WORK INSTRUCTIONS –
Start at the line below containing "flip-flop bits (word level): 284" and stop at the line containing "area total of". Repeat every line of that stretch exactly, and nothing outside it.

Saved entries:
--------

===== src/rtl/paged_cache_controller_pkg.sv =====
// Shared widths and FSM encoding for the paged cache controller and its tag store.
package paged_cache_controller_pkg;

  function automatic int unsigned tagSize(int unsigned addressSize, int unsigned sramAddressSize);
    return addressSize - 2 - sramAddressSize;
  endfunction

  function automatic int unsigned pageDataAddressSize(int unsigned sramAddressSize,
                                                      int unsigned pageIndexAddressSize);
    return sramAddressSize - pageIndexAddressSize;
  endfunction

  function automatic int unsigned pageCount(int unsigned pageIndexAddressSize);
    return 32'd1 << pageIndexAddressSize;
  endfunction

  localparam int unsigned TAG_SIZE = tagSize(24, 9);
  localparam int unsigned PAGE_DATA_ADDRESS_SIZE = pageDataAddressSize(9, 4);
  localparam int unsigned PAGE_COUNT = pageCount(4);

  typedef enum logic [2:0] {
    StIdle,
    StScan,
    StFlushStart,
    StFlushRead,
    StFlushWord,
    StLoadStart,
    StLoadWord
  } cacheState_t;

endpackage


===== src/rtl/paged_cache_controller_tag_store.sv =====
// Per-page valid/dirty/tag storage: combinational bus lookup plus a second read port for the FSM page.
module cache_tag_store
  import paged_cache_controller_pkg::*;
#(
  parameter int unsigned TagSize   = 13,
  parameter int unsigned IndexSize = 4
) (
  input  logic                 clk_i,
  input  logic                 rst_ni,
  input  logic [IndexSize-1:0] lookupIndex_i,
  input  logic [TagSize-1:0]   lookupTag_i,
  output logic                 lookupMatch_o,
  output logic                 lookupDirty_o,
  input  logic [IndexSize-1:0] pageIndex_i,
  output logic                 pageDirty_o,
  output logic [TagSize-1:0]   pageTag_o,
  input  logic                 setDirty_i,
  input  logic                 clearDirty_i,
  input  logic                 fill_i,
  input  logic [TagSize-1:0]   fillTag_i,
  input  logic                 invalidateAll_i
);

  localparam int unsigned PageCount = pageCount(IndexSize);

  logic [PageCount-1:0] valid_q;
  logic [PageCount-1:0] dirty_q;
  logic [TagSize-1:0]   tag_q [PageCount];

  always_ff @(posedge clk_i or negedge rst_ni) begin
    if (!rst_ni) begin
      valid_q <= '0;
      dirty_q <= '0;
      for (int i = 0; i < PageCount; i++) tag_q[i] <= '0;
    end else if (invalidateAll_i) begin
      valid_q <= '0;
      dirty_q <= '0;
    end else begin
      if (setDirty_i) dirty_q[lookupIndex_i] <= 1'b1;
      if (clearDirty_i) dirty_q[pageIndex_i] <= 1'b0;
      if (fill_i) begin
        tag_q[pageIndex_i]   <= fillTag_i;
        valid_q[pageIndex_i] <= 1'b1;
        dirty_q[pageIndex_i] <= 1'b0;
      end
    end
  end

  assign lookupMatch_o = valid_q[lookupIndex_i] && (tag_q[lookupIndex_i] == lookupTag_i);
  assign lookupDirty_o = valid_q[lookupIndex_i] && dirty_q[lookupIndex_i];
  assign pageDirty_o   = valid_q[pageIndex_i] && dirty_q[pageIndex_i];
  assign pageTag_o     = tag_q[pageIndex_i];

endmodule


===== src/rtl/paged_cache_controller.sv =====
// Direct-mapped paged cache in front of a QSPI word-stream device, with write-back eviction,
// flush-all scan, invalidate-all and a miss counter.
module paged_cache_controller
  import paged_cache_controller_pkg::*;
#(
  parameter int unsigned ADDRESS_SIZE            = 24,
  parameter int unsigned SRAM_ADDRESS_SIZE       = 9,
  parameter int unsigned PAGE_INDEX_ADDRESS_SIZE = 4,
  parameter int unsigned WRITE_BACK              = 1,
  parameter int unsigned MISS_COUNT_SIZE         = 16
) (
  input  logic                         wb_clk_i,
  input  logic                         wb_rst_i,
  input  logic                         bus_enable,
  input  logic                         bus_write_enable,
  input  logic [ADDRESS_SIZE-1:0]      bus_address,
  output logic                         bus_ready,
  output logic                         bus_error,
  output logic [SRAM_ADDRESS_SIZE-1:0] bus_physical_address,
  input  logic                         flush_all,
  input  logic                         invalidate_all,
  output logic                         busy,
  output logic [MISS_COUNT_SIZE-1:0]   miss_count,
  input  logic                         mem_initialised,
  input  logic                         mem_busy,
  input  logic                         mem_word_complete,
  output logic [ADDRESS_SIZE-1:0]      mem_address,
  output logic                         mem_change_address,
  output logic                         mem_request_data,
  output logic                         mem_store_data,
  output logic                         sram_enable,
  output logic                         sram_write_enable,
  output logic [SRAM_ADDRESS_SIZE-1:0] sram_address
);

  localparam int unsigned TagSize      = tagSize(ADDRESS_SIZE, SRAM_ADDRESS_SIZE);
  localparam int unsigned PageDataSize = pageDataAddressSize(SRAM_ADDRESS_SIZE,
                                                             PAGE_INDEX_ADDRESS_SIZE);
  localparam int unsigned IndexSize    = PAGE_INDEX_ADDRESS_SIZE;

  cacheState_t state_q, state_d;
  logic [IndexSize-1:0]       pageIndex_q, pageIndex_d;
  logic [TagSize-1:0]         newTag_q, newTag_d;
  logic [PageDataSize-1:0]    wordCount_q, wordCount_d;
  logic                       flushPending_q, flushPending_d;
  logic                       invalidatePending_q, invalidatePending_d;
  logic                       scanMode_q, scanMode_d;
  logic [MISS_COUNT_SIZE-1:0] missCount_q, missCount_d;

  logic [TagSize-1:0]   busTag, pageTag;
  logic [IndexSize-1:0] busIndex;
  logic lookupMatch, lookupDirty, pageDirty;
  logic setDirty, clearDirty, fill, invalidate;
  logic flushReq, invalidateReq, rejectWrite, hitNow, memReady, lastWord;
  logic unusedByteOffset;

  assign busTag               = bus_address[ADDRESS_SIZE-1 -: TagSize];
  assign busIndex             = bus_address[SRAM_ADDRESS_SIZE+1 -: IndexSize];
  assign bus_physical_address = bus_address[SRAM_ADDRESS_SIZE+1:2];
  assign unusedByteOffset     = ^bus_address[1:0];

  // A flush/invalidate pulse arriving this cycle blocks hits just like a latched one.
  assign flushReq      = flushPending_q | flush_all;
  assign invalidateReq = invalidatePending_q | invalidate_all;
  assign rejectWrite   = bus_write_enable && (WRITE_BACK == 0);
  assign hitNow        = (state_q == StIdle) && !flushReq && !invalidateReq && lookupMatch;
  assign memReady      = mem_initialised && !mem_busy;
  assign lastWord      = (wordCount_q == '1);

  assign bus_ready  = bus_enable && !rejectWrite && hitNow;
  assign bus_error  = bus_enable && rejectWrite;
  assign busy       = (state_q != StIdle) || flushPending_q || invalidatePending_q;
  assign miss_count = missCount_q;

  cache_tag_store #(
    .TagSize  (TagSize),
    .IndexSize(IndexSize)
  ) u_tagStore (
    .clk_i          (wb_clk_i),
    .rst_ni         (wb_rst_i),
    .lookupIndex_i  (busIndex),
    .lookupTag_i    (busTag),
    .lookupMatch_o  (lookupMatch),
    .lookupDirty_o  (lookupDirty),
    .pageIndex_i    (pageIndex_q),
    .pageDirty_o    (pageDirty),
    .pageTag_o      (pageTag),
    .setDirty_i     (setDirty),
    .clearDirty_i   (clearDirty),
    .fill_i         (fill),
    .fillTag_i      (newTag_q),
    .invalidateAll_i(invalidate)
  );

  always_ff @(posedge wb_clk_i or negedge wb_rst_i) begin
    if (!wb_rst_i) begin
      state_q             <= StIdle;
      pageIndex_q         <= '0;
      newTag_q            <= '0;
      wordCount_q         <= '0;
      flushPending_q      <= 1'b0;
      invalidatePending_q <= 1'b0;
      scanMode_q          <= 1'b0;
      missCount_q         <= '0;
    end else begin
      state_q             <= state_d;
      pageIndex_q         <= pageIndex_d;
      newTag_q            <= newTag_d;
      wordCount_q         <= wordCount_d;
      flushPending_q      <= flushPending_d;
      invalidatePending_q <= invalidatePending_d;
      scanMode_q          <= scanMode_d;
      missCount_q         <= missCount_d;
    end
  end

  always_comb begin
    state_d             = state_q;
    pageIndex_d         = pageIndex_q;
    newTag_d            = newTag_q;
    wordCount_d         = wordCount_q;
    flushPending_d      = flushReq;
    invalidatePending_d = invalidateReq;
    scanMode_d          = scanMode_q;
    missCount_d         = missCount_q;
    unique case (state_q)
      StIdle: begin
        if (flushReq) begin
          state_d        = StScan;
          pageIndex_d    = '0;
          scanMode_d     = 1'b1;
          flushPending_d = 1'b0;
        end else if (invalidateReq) begin
          invalidatePending_d = 1'b0;
        end else if (bus_enable && !rejectWrite && !lookupMatch) begin
          pageIndex_d = busIndex;
          newTag_d    = busTag;
          missCount_d = missCount_q + 1'b1;
          scanMode_d  = 1'b0;
          state_d     = lookupDirty ? StFlushStart : StLoadStart;
        end
      end
      StScan: begin
        if (pageDirty) state_d = StFlushStart;
        else if (pageIndex_q == '1) state_d = StIdle;
        else pageIndex_d = pageIndex_q + 1'b1;
      end
      StFlushStart: begin
        if (memReady) begin
          wordCount_d = '0;
          state_d     = StFlushRead;
        end
      end
      StFlushRead: state_d = StFlushWord;
      StFlushWord: begin
        if (mem_word_complete) begin
          wordCount_d = wordCount_q + 1'b1;
          // The scan revisits the just-cleaned page and moves on from there.
          if (lastWord) state_d = scanMode_q ? StScan : StLoadStart;
          else state_d = StFlushRead;
        end
      end
      StLoadStart: begin
        if (memReady) begin
          wordCount_d = '0;
          state_d     = StLoadWord;
        end
      end
      StLoadWord: begin
        if (mem_word_complete) begin
          wordCount_d = wordCount_q + 1'b1;
          if (lastWord) state_d = StIdle;
        end
      end
      default: state_d = StIdle;
    endcase
  end

  always_comb begin
    mem_address        = '0;
    mem_change_address = 1'b0;
    mem_request_data   = 1'b0;
    mem_store_data     = 1'b0;
    sram_enable        = 1'b0;
    sram_write_enable  = 1'b0;
    sram_address       = '0;
    setDirty           = 1'b0;
    clearDirty         = 1'b0;
    fill               = 1'b0;
    invalidate         = 1'b0;
    unique case (state_q)
      StIdle: begin
        setDirty   = bus_enable && bus_write_enable && hitNow && (WRITE_BACK != 0);
        invalidate = !flushReq && invalidateReq;
      end
      StFlushStart: begin
        mem_address        = {pageTag, pageIndex_q, {(PageDataSize + 2){1'b0}}};
        mem_change_address = memReady;
      end
      StFlushRead: begin
        sram_enable  = 1'b1;
        sram_address = {pageIndex_q, wordCount_q};
      end
      StFlushWord: begin
        sram_enable    = 1'b1;
        sram_address   = {pageIndex_q, wordCount_q};
        mem_store_data = 1'b1;
        clearDirty     = mem_word_complete && lastWord;
      end
      StLoadStart: begin
        mem_address        = {newTag_q, pageIndex_q, {(PageDataSize + 2){1'b0}}};
        mem_change_address = memReady;
      end
      StLoadWord: begin
        mem_request_data  = 1'b1;
        sram_enable       = mem_word_complete;
        sram_write_enable = mem_word_complete;
        sram_address      = {pageIndex_q, wordCount_q};
        fill              = mem_word_complete && lastWord;
      end
      default: ;
    endcase
  end

endmodule


===== config.mk =====
export PLATFORM = sky130hd
export DESIGN_NAME = paged_cache_controller
export DESIGN_NICKNAME = d
export VERILOG_FILES = /design/src/rtl/paged_cache_controller_pkg.sv /design/src/rtl/paged_cache_controller_tag_store.sv /design/src/rtl/paged_cache_controller.sv
export SDC_FILE = /design/constraint.sdc
export NUM_CORES = 1
export LEC_CHECK = 0
export CORE_ASPECT_RATIO = 0.7
export CORE_MARGIN = 2
export CORE_UTILIZATION = 28
export CTS_BUF_LIST = sky130_fd_sc_hd__clkbuf_4 sky130_fd_sc_hd__clkbuf_8
export CTS_CLUSTER_DIAMETER = 60
export CTS_CLUSTER_SIZE = 10
export DETAILED_ROUTE_END_ITERATION = 10
export GPL_ROUTABILITY_DRIVEN = 0
export SYNTH_ARGS = -nofsm -noshare
export SYNTH_HDL_FRONTEND = slang
export SYNTH_SLANG_ARGS = --single-unit

===== constraint.sdc =====
create_clock -name wb_clk_i -period 3.9 [get_ports wb_clk_i]
set_clock_uncertainty 0.2 [all_clocks]
set_input_delay 0.78 -clock wb_clk_i [delete_from_list [all_inputs] [get_ports wb_clk_i]]
set_output_delay 0.78 -clock wb_clk_i [all_outputs]
set_load 0.02 [all_outputs]

[After elaboration in Yosys (flattened, before gate mapping)]
Cells that the tools add are included.
Word-level totals
  output and inout port bits: 66
  logic and storage cells: 177
  input port bits: 33
  flip-flop bits (word level): 284
Cells by class
  add/subtract/negate cells: 3
  eq/ne operators: 22
  mux-type cells: 69
  bitwise operators: 12
  order comparisons: 7
  reductions and logical operators: 38
Operator list (number)
  $bwmux 208: 1
  $mux 16: 8
  $bmux 13 s4: 2
  $mux 13: 5
  $demux 13 s4: 1
  $pmux 24 s2: 1
  $mux 3: 13
  $and 16x16->16: 2
  $or 16x16->16: 2
  $pmux 3 s7: 1
  $mux 1: 20
  $mux 4: 5
  $add 16x1->16 const B: 1
  $bmux 1 s4: 4
  $logic_and 1x1->1: 16
  $ne 2x2->1 const B: 8
  $not 16->16: 1
  $eq 13x13->1: 1
  $ge 5x5->1 const B: 2
  $lt 4x5->1 const B: 2
  $mux 5: 2
  $not 4->5: 2
  $pmux 5 s2: 1
  $eq 3x3->1 const B: 3
  29 further kinds: 47

[Longest topological paths before layout]
  depth in word-level cells: 17
  depth in mapped cells: 12
  mapped depth without buffers: 8

[Cells and area by module]
From an unflattened synthesis, not the netlist that was laid out.
Second synthesis, totals
  cells, all modules: 1196
  area total of the unflattened synthesis: 15757.6 µm²
Modules (own cells, without submodules)
  cache_tag_store: sequential area each 6005.8 µm², cells each 941, instances 1, area an instance 13192.7 µm²
  paged_cache_controller: sequential area each 1101.1 µm², cells each 255, instances 1, area an instance 2565.0 µm²

[Least setup slack after synthesis]
Ideal clock, no wire load.
  path kind: register to output
  from: register pageIndex_q[0]
  to: output mem_address[18]
  cell stages (with the launch flop): 8
  path slack: 0.028 ns
  required time: 2.920 ns
  arrival time: 2.892 ns
  path buffers: 3
  cell sequence: dfrtp_1 clkbuf_1 clkbuf_1 buf_1 mux4_2 mux4_2 inv_1 o21ai_0
Between the ends
  longest elaborated chain between the ends: 5
Ends and longest elaborated chain
  start: declaration: RTL line paged_cache_controller.sv:42  | logic [IndexSize-1:0] pageIndex_q, pageIndex_d;
  start signal: assignment: RTL line paged_cache_controller.sv:107  | pageIndex_q <= pageIndex_d;
  $not 4->5 (not written as such): RTL line paged_cache_controller_tag_store.sv:52  | assign pageTag_o = tag_q[pageIndex_i];
  $bmux 13 s4: RTL line paged_cache_controller_tag_store.sv:52
  $mux 13 (not written as such) (2 in a row): RTL line paged_cache_controller_tag_store.sv:52
  $pmux 24 s2: RTL line paged_cache_controller.sv:191  | unique case (state_q)
  end: declaration: RTL line paged_cache_controller.sv:27  | output logic [ADDRESS_SIZE-1:0] mem_address,
No other way between the ends. The select of a mux whose other input is x is not followed.

[Worst setup path in the final report]
  from: input bus_address[7]
  to: output bus_ready
Between the ends
  longest elaborated chain between the ends: 8
  elaborated cells on any way between the ends: 10
  those cells by class: eq/ne: 1; mux: 5; bitwise: 1; reduce/logical: 3
Ends and longest elaborated chain
  start: declaration: RTL line paged_cache_controller.sv:16  | input logic [ADDRESS_SIZE-1:0] bus_address,
  $not 4->5 (not written as such): RTL line paged_cache_controller_tag_store.sv:49  | assign lookupMatch_o = valid_q[lookupIndex_i] && (tag_q[lookupIndex_i] == lookupTag_i);
  $bmux 13 s4: RTL line paged_cache_controller_tag_store.sv:49
  $mux 13 (not written as such) (2 in a row): RTL line paged_cache_controller_tag_store.sv:49
  $eq 13x13->1: RTL line paged_cache_controller_tag_store.sv:49
  $logic_and 1x1->1 *: RTL line paged_cache_controller_tag_store.sv:49
  $logic_and 1x1->1 *: RTL line paged_cache_controller.sv:66  | assign hitNow = (state_q == StIdle) && !flushReq && !invalidateReq && lookupMatch;
  $logic_and 1x1->1 *: RTL line paged_cache_controller.sv:70  | assign bus_ready = bus_enable && !rejectWrite && hitNow;
  end: declaration: RTL line paged_cache_controller.sv:17  | output logic bus_ready,
Mark *: on every way between the ends. The rest lies on a longest branch, timed or not. The select of a mux whose other input is x is not followed.

==> flow_metrics.tcl <==
set metrics [dict create \
    outcome "finished with violations" \
    failed_checks "negative setup slack" \
    nets 1404 \
    critPathMaxStageDelay_ns 0.47 \
    mappedNetlistArea_mm2 0.0157 \
    gr-usage-all-layers_pct 16.7 \
    synth.top_cell.area_share_pct 45.3 \
    count_of_maximum_capacitance_violations 0 \
    clockRootBuffer "sky130_fd_sc_hd__clkbuf_8" \
    synth_most_common_cell "sky130_fd_sc_hd__dfrtp_1" \
    clk_path_buf_depth 3 \
    leakagePower_uw 0.00853 \
    seq_cells_post_synth 284 \
    power.ir.vdd_worst_v 0.000161 \
    tritoncts.num_buffers 36 \
    routed_via_density 5.30 \
    unrepaired_setup_endpoints_after_global_routing "true" \
    cts-hold-fix-buffers 0 \
    synthCells 1204 \
    place_area_mm2 0.0181 \
    power_per_cell_area_mw_per_mm2 398 \
    utilization_pct 34.5 \
    synthesis.yosys.warnings 0 \
    critPathSlowestCell "sky130_fd_sc_hd__mux4_2" \
    placementRows 72 \
    pre_cts_ws_ns -0.650 \
    final_layout_size_suffix_gt1_share_pct 41.7 \
    worst_setup_hold_path_clk_slew_ns 0.08 \
    synthArstFlopShare_pct 100 \
    global_route_wire_length_before_repair_um 73500 \
    total_power_of_the_final_layout_uw 7590 \
    synth_cell_type_count 58 \
    path_cells "buf_16 -> buf_12 -> mux4_2 -> a22o_1 -> a221oi_2 -> buf_4 -> xor2_4 -> o2111ai_2 -> nor2_1 -> and4_4 -> buf_6" \
    drt-wirelength-per-cell_um 23.2 \
    worst-endpoint-required_ns 2.92 \
    hold_slack_ns 0.0704 \
    synth-edff-count 0 \
    multi_input_area_mm2 0.00807 \
    filler_cell_count 5409 \
    die_h_um 202 \
    drt-pass1-iter-count 7 \
    arrival_ns 3.05 \
    timing.max_slew.rel_slack_pct 37.0 \
    final_setup_violation_count 1 \
    vias 11200 \
    post-route-min-period_ns 4.03 \
    grt-ovfl-total 0 \
    synth_seq_area_share_pct 45.3 \
    final_critical_path_setup_slack_ns -0.133 \
    synth_area_per_cell_um2 13.0 \
    critical_path.endpoint_type "output pin" \
    drtIter0Drc 992 \
    timing.final.hold_violations 0 \
    syn_to_final_growth_pct 21.6 \
    total_drc_errors_in_the_routed_layout 0 \
    critical_path.top_delay_family "compound AO/OA/AOI/OAI gates" \
    initial_antenna_violation_count 2 \
    first_global_vias 11400 \
    die-width_um 287 \
    clock_tree.htree_level_count 2 \
    antenna_left 0 \
    setup.worst_path.class "primary input to output pin" \
    maximum_number_of_pins_on_one_net_before_global_route_repair 104 \
    crit_path_max_fanout 8 \
    top_achievable_clock_speed_mhz 248 \
    clkLatencyLatePin_ns 0.57 \
    start_util_pct 28.4 \
    core_area_mm2 0.0553 \
    cts_tree "built" \
    design.portCount 99 \
    worst_hold_path_type "primary input to asynchronous set/reset pin" \
    number_of_diodes 0 \
    cts_num_sinks 284 \
    place.port_buffers 78 \
    final_design_area_no_fill_mm2 0.0191 \
    cp.buffers_inverters 4 \
    finalCritPeriodShare_pct 103 \
    yosys-top-cells-area "sky130_fd_sc_hd__dfrtp_1 (45%), sky130_fd_sc_hd__mux4_2 (17%), sky130_fd_sc_hd__mux2_2 (15%), sky130_fd_sc_hd__nand2_1 (1.9%), sky130_fd_sc_hd__mux2i_1 (1.8%)" \
    die_area_mm2 0.0580 \
    synth_top_flop_cell "sky130_fd_sc_hd__dfrtp_1" \
    detailedPlacementHpwl_um 32700 \
    ff_latch_area_mm2 0.00711 \
    max_slew_violation_count 0 \
    synth.top_cells.by_count "sky130_fd_sc_hd__dfrtp_1 (284), sky130_fd_sc_hd__mux2_2 (215), sky130_fd_sc_hd__mux4_2 (120), sky130_fd_sc_hd__nand2_1 (80), sky130_fd_sc_hd__clkbuf_1 (55)" \
    routed_wl_um 49000 \
    yosysTopAreaCell "sky130_fd_sc_hd__dfrtp_1" \
    worstSetupStartpointType "primary input" \
    worst_pin_slew_ns 0.945 \
]
## layer usage
metal,vias to the layer above,wire (um),track usage (%)
li1,4822,-,-
met1,5855,21900,23.9
met2,420,22300,25.5
met3,88,3560,3.74
met4,4,1190,4.59
met5,-,23,0
## cell type report
class | count | area share (%)
Multi-Input combinational cell | 788 | 42.3
Timing Repair Buffer | 217 | 11.7
Clock buffer | 42 | 2.96
Clock inverter | 4 | 0.184
Inverter | 37 | 0.728
Tap cell | 740 | 4.85
Sequential cell | 284 | 37.3
## sequential cells by signal, indices dropped and copies added, names as in the netlist
name / cells
newTag_q: 13
u_tagStore.valid_q: 16
invalidatePending_q: 1
flushPending_q: 1
wordCount_q: 5
u_tagStore.tag_q: 208
miss_count: 16
u_tagStore.dirty_q: 16
state_q: 3
scanMode_q: 1
pageIndex_q: 4
## through the flow
| step | setup TNS [ns] | instances |
|---|---|---|
| global placement | -16.49 | 2049 |
| global route | -0.217 | 2112 |
| CTS | -0.173 | 2107 |
| floorplan | 0 | 1211 |
| finish | -0.133 | 2112 |
| detailed placement | -21.62 | 2049 |
## final timing paths
| path | startpoint | cells after the start | slack, ns | endpoint |
|---|---|---|---|---|
| min in group wb_clk_i | miss_count[15]$_DFFE_PN0P_ | 1 | 0.28 | miss_count[15]$_DFFE_PN0P_ |
| setup / recovery | bus_address[7] | 11 | -0.13 | bus_ready |
| hold reg to reg | miss_count[15]$_DFFE_PN0P_ | 1 | 0.28 | miss_count[15]$_DFFE_PN0P_ |
| hold / removal | wb_rst_i | 1 | 0.07 | u_tagStore.tag_q[73]$_DFFE_PN0P_ |
| max in group asynchronous | wb_rst_i | 2 | 2.49 | u_tagStore.tag_q[136]$_DFFE_PN0P_ |
| setup reg to reg | u_tagStore.tag_q[24]$_DFFE_PN0P_ | 10 | 0.55 | newTag_q[9]$_DFFE_PN0P_ |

--------

RESULT OF THE TASK –
  flip-flop bits (word level): 284
Cells by class
  add/subtract/negate cells: 3
  eq/ne operators: 22
  mux-type cells: 69
  bitwise operators: 12
  order comparisons: 7
  reductions and logical operators: 38
Operator list (number)
  $bwmux 208: 1
  $mux 16: 8
  $bmux 13 s4: 2
  $mux 13: 5
  $demux 13 s4: 1
  $pmux 24 s2: 1
  $mux 3: 13
  $and 16x16->16: 2
  $or 16x16->16: 2
  $pmux 3 s7: 1
  $mux 1: 20
  $mux 4: 5
  $add 16x1->16 const B: 1
  $bmux 1 s4: 4
  $logic_and 1x1->1: 16
  $ne 2x2->1 const B: 8
  $not 16->16: 1
  $eq 13x13->1: 1
  $ge 5x5->1 const B: 2
  $lt 4x5->1 const B: 2
  $mux 5: 2
  $not 4->5: 2
  $pmux 5 s2: 1
  $eq 3x3->1 const B: 3
  29 further kinds: 47

[Longest topological paths before layout]
  depth in word-level cells: 17
  depth in mapped cells: 12
  mapped depth without buffers: 8

[Cells and area by module]
From an unflattened synthesis, not the netlist that was laid out.
Second synthesis, totals
  cells, all modules: 1196
  area total of the unflattened synthesis: 15757.6 µm²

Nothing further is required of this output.